As Katya had Shambhu bark like a dog, he tries to make Kashi behave like an ox in front of the locality, to re-establish his supremacy. Gauri however stands up, arousing the audience to attack as well. Kashi frees himself from the shackles and beats Katya to death. Katya's entire gang is attacked by the residents of the locality. Katya's sixth and the last remaining brother, Bhiku, is killed by the mob. For retribution, Kashi makes Katya bark like a dog just like Shambhu. He then kills him in front of the residents, but loses control over himself as he keeps beating Katya's corpse. His nephew then brings him Shambhu's ashes from crematory rites which brings him back to senses. The ending is a bittersweet one, where Kashi loses every one he loved, but the locality has its freedom at last.

==Production==
Kamal Haasan was originally signed to play the lead role and an advertisement was commissioned to appear in a Screen magazine noting "Welcome back to the Hindi screen", pointing at the actor's return to Hindi films after 1985's Dekha Pyaar Tumhara. However, due to no producer willing to back the actor in the film, Rajkumar Santoshi changed the star cast.

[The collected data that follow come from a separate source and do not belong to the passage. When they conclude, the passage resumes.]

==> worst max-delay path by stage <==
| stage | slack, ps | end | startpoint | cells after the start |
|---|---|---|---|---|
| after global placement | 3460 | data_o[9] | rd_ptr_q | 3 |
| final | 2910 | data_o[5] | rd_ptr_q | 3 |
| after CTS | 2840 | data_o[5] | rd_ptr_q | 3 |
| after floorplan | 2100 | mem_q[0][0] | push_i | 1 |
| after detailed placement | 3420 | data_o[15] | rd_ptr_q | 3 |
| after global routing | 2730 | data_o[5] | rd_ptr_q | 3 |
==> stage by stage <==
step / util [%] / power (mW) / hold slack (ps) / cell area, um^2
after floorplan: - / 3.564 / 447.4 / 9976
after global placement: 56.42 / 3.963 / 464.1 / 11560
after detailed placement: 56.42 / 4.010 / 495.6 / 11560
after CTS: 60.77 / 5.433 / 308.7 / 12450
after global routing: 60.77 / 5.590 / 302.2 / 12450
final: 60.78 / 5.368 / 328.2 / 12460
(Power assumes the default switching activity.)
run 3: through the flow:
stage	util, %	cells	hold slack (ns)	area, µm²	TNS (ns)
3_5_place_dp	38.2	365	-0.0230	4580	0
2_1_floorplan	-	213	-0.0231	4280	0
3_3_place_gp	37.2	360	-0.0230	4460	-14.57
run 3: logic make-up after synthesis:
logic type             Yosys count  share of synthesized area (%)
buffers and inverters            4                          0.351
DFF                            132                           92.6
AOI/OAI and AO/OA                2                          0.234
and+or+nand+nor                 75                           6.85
===== config.mk =====
export PLATFORM = sky130hd
export DESIGN_NAME = lrct_front
export DESIGN_NICKNAME = d
export VERILOG_FILES = /design/src/rtl/line_request_coalescing_table_assert.svh /design/src/rtl/lrct_pkg.sv /design/src/rtl/lrct_front.sv
export SDC_FILE = /design/constraint.sdc
export NUM_CORES = 1
export LEC_CHECK = 0
export ABC_CLOCK_PERIOD_IN_PS = 4650
export BUFFER_PORTS_ARGS = -buffer_cell sky130_fd_sc_hd__buf_2
export CORE_MARGIN = 5
export CORE_UTILIZATION = 40
export CTS_BUF_LIST = sky130_fd_sc_hd__clkbuf_2
export DETAILED_ROUTE_END_ITERATION = 16
export GPL_TIMING_DRIVEN = 1
export PLACE_DENSITY = 0.63
export REMOVE_ABC_BUFFERS = 1
export SLEW_MARGIN = 20
export SYNTH_ARGS = -nofsm -noshare
export SYNTH_HDL_FRONTEND = slang
export SYNTH_SLANG_ARGS = --single-unit

===== constraint.sdc =====
create_clock -name clk -period 4.65 [get_ports clk]
set_input_delay 0.465 -clock clk [delete_from_list [all_inputs] [get_ports clk]]
set_output_delay 0.465 -clock clk [all_outputs]
set_load 0.05 [all_outputs]

===== src/rtl/line_request_coalescing_table_assert.svh =====
// ----------------------------------------------------------------------------
// Assertion macros for the line request coalescing table
// Clocked, reset-gated property wrappers used by the top-level table module.
// ----------------------------------------------------------------------------
`ifndef LINE_REQUEST_COALESCING_TABLE_ASSERT_SVH
`define LINE_REQUEST_COALESCING_TABLE_ASSERT_SVH

// antecedent implies consequent in the same cycle
`define LRCT_ASSERT_IMPL(label, clk, rst_n, ante, cons) \
	label: assert property (@(posedge clk) disable iff (!(rst_n)) (ante) |-> (cons)) \
		else $error("lrct assertion failed");

// antecedent implies consequent in the next cycle
`define LRCT_ASSERT_NEXT(label, clk, rst_n, ante, cons) \
	label: assert property (@(posedge clk) disable iff (!(rst_n)) (ante) |=> (cons)) \
		else $error("lrct assertion failed");

`endif


===== src/rtl/lrct_pkg.sv =====
// ----------------------------------------------------------------------------
// lrct_pkg
// Types, codes and defaults shared by the coalescing table modules.
// ----------------------------------------------------------------------------
package lrct_pkg;

	localparam int LINE_SLOTS_DEF     = 16;
	localparam int WORDS_PER_LINE_DEF = 8;
	localparam int QUEUE_DEPTH        = 2;

	localparam logic [1:0] ACT_ADD   = 2'd0;
	localparam logic [1:0] ACT_DRAIN = 2'd1;

	localparam logic [2:0] ST_ADDED       = 3'd0;
	localparam logic [2:0] ST_NO_LINE     = 3'd1;
	localparam logic [2:0] ST_WORDS_FULL  = 3'd2;
	localparam logic [2:0] ST_DRAINED     = 3'd3;
	localparam logic [2:0] ST_DRAIN_MISS  = 3'd4;
	localparam logic [2:0] ST_CLEARED     = 3'd5;

	typedef struct packed {
		logic [1:0]  action;
		logic [47:0] line_address;
		logic [15:0] iteration;
		logic [15:0] word_id;
	} req_t;

	typedef struct packed {
		logic [2:0]  status;
		logic [15:0] entry_iteration;
		logic [15:0] entry_word;
		logic        last;
		logic        table_full;
	} rsp_t;

	typedef enum logic [1:0] {
		OP_ADD   = 2'd0,
		OP_DRAIN = 2'd1,
		OP_CLEAR = 2'd2
	} op_t;

	typedef struct packed {
		op_t         op;
		logic [47:0] line_address;
		logic [15:0] iteration;
		logic [15:0] word_id;
	} cmd_t;

endpackage


===== src/rtl/lrct_front.sv =====
// ----------------------------------------------------------------------------
// lrct_front
// Accepts request words, decodes the action and queues commands for the back.
// ----------------------------------------------------------------------------
module lrct_front (
	input  logic           clk,
	input  logic           arst_n,
	input  logic           req_valid,
	output logic           req_ready,
	input  lrct_pkg::req_t req,
	output logic           cmd_valid,
	input  logic           cmd_pop,
	output lrct_pkg::cmd_t cmd
);
	import lrct_pkg::*;

	localparam int PW = (QUEUE_DEPTH > 1) ? $clog2(QUEUE_DEPTH) : 1;
	localparam int CW = $clog2(QUEUE_DEPTH + 1);

	cmd_t          queue_q [QUEUE_DEPTH];
	logic [PW-1:0] wr_ptr_q;
	logic [PW-1:0] rd_ptr_q;
	logic [CW-1:0] count_q;
	cmd_t          cmd_in;
	logic          push;
	logic          pop;

	function automatic logic [PW-1:0] ptr_next(input logic [PW-1:0] p);
		logic [PW-1:0] r;
		if (p == PW'(QUEUE_DEPTH - 1))
			r = '0;
		else
			r = p + PW'(1);
		return r;
	endfunction

	// high action bit means clear, the unused code included
	always_comb begin
		cmd_in.line_address = req.line_address;
		cmd_in.iteration    = req.iteration;
		cmd_in.word_id      = req.word_id;
		if (req.action[1])
			cmd_in.op = OP_CLEAR;
		else if (req.action == ACT_DRAIN)
			cmd_in.op = OP_DRAIN;
		else
			cmd_in.op = OP_ADD;
	end

	assign req_ready = (count_q != CW'(QUEUE_DEPTH));
	assign cmd_valid = (count_q != '0);
	assign cmd       = queue_q[rd_ptr_q];
	assign push      = req_valid && req_ready;
	assign pop       = cmd_pop && cmd_valid;

	always_ff @(posedge clk or negedge arst_n) begin
		if (!arst_n) begin
			wr_ptr_q <= '0;
			rd_ptr_q <= '0;
			count_q  <= '0;
		end else begin
			if (push)
				wr_ptr_q <= ptr_next(wr_ptr_q);
			if (pop)
				rd_ptr_q <= ptr_next(rd_ptr_q);
			if (push && !pop)
				count_q <= count_q + CW'(1);
			else if (pop && !push)
				count_q <= count_q - CW'(1);
		end
	end

	always_ff @(posedge clk) begin
		if (push)
			queue_q[wr_ptr_q] <= cmd_in;
	end

endmodule


==> results of run 1 <==
-- layout by cell type (no fill, tap or decap), types with 2 or more instances in the layout --
cell             n
dlygate4sd3_1   84
xnor2_1          3
bufinv_16        2
buf_2          169
nand2_1          2
clkbuf_2        19
edfxtp_1       164
clkinv_2         4
xor2_1           2
dfrtp_1          3
clkinv_1         3
buf_4            5
mux2_4          70
mux2_2          12
-- cells in the mapped netlist --
cell type / count
buf_12: 7
nor2b_1: 1
buf_2: 1
inv_1: 1
or2_2: 1
nor2_1: 2
mux2_4: 70
xor2_1: 2
ha_1: 1
nand2b_1: 1
nand2_1: 2
xnor2_1: 3
edfxtp_1: 164
and3_1: 1
buf_6: 1
dfrtp_1: 4
mux2_2: 12
-- through the flow --
stage | hold slack, ns | setup slack, ns | instance area (sq um) | TNS, ns | std cells
after global routing | 0.0347 | 1.03 | 8520 | 0 | 769
after detailed placement | 0.277 | 1.97 | 7480 | 0 | 655
after global placement | 0.271 | 1.99 | 7480 | 0 | 655
after floorplan | 0.169 | -0.363 | 6310 | -29.78 | 265
final | 0.135 | 1.28 | 8520 | 0 | 769
after CTS | 0.0125 | 1.08 | 8520 | 0 | 769
-- repair_timing --
item	4_1_cts	5_1_grt
setup endpoints to repair	0	0
hold endpoints to repair	169	0
hold buffers	84	0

Raveena Tandon was originally cast in the female lead role, but she withdrew from the film shortly after beginning filming.

==Soundtrack==
The background score of the film was composed by Vanraj Bhatia. The music for all but one song was composed by R. D. Burman. Only one song "Koi Jaye To Le Aaye" was composed by Anu Malik. The lyrics were penned by Majrooh Sultanpuri and Rahat Indori. The song "Koi Jaye To Le Aaye" was remade as "Dil Dil Dil" in the 2025 Hindi feature film Ek Deewane Ki Deewaniyat.

| Title | Singer(s) | Music | Lyricist | Length |
|---|---|---|---|---|
| "Nigahon Ne Chheda" | Suresh Wadkar, Sadhana Sargam | R.D. Burman | Majrooh Sultanpuri | 06:24 |
| "Badan Mein Chandni" | Kavita Krishnamurthy | R.D. Burman | Majrooh Sultanpuri | 05:55 |
| "Aaki Naaki" | Asha Bhosle | R.D. Burman | Majrooh Sultanpuri | 08:57 |
| "Ek Dil Ki Diwani" | Suresh Wadkar, Sadhana Sargam | R.D. Burman | Majrooh Sultanpuri | 07:29 |
| "Koi Jaye To Le Aaye" | Alka Yagnik, Shankar Mahadevan | Anu Malik | Rahat Indori | 05:18 |
| "Theme of Ghatak" | (Instrumental) | Vanraj Bhatia | – | 02:28 |

==Awards and nominations ==

=== 42nd Filmfare Awards ===

==== Won ====
- Best Supporting Actor – Amrish Puri
- Best Screenplay – Rajkumar Santoshi
- Best Editing – V. N. Mayekar

==== Nominated ====
- Best Director – Rajkumar Santoshi
- Best Actor – Sunny Deol
- Best Villain – Danny Denzongpa

=== Screen Awards ===

==== Won ====
- Best Supporting Actor – Amrish Puri

==Re-release==
This film was re-released on 21 March 2025, after 28 years at the Red Lorry Film Festival.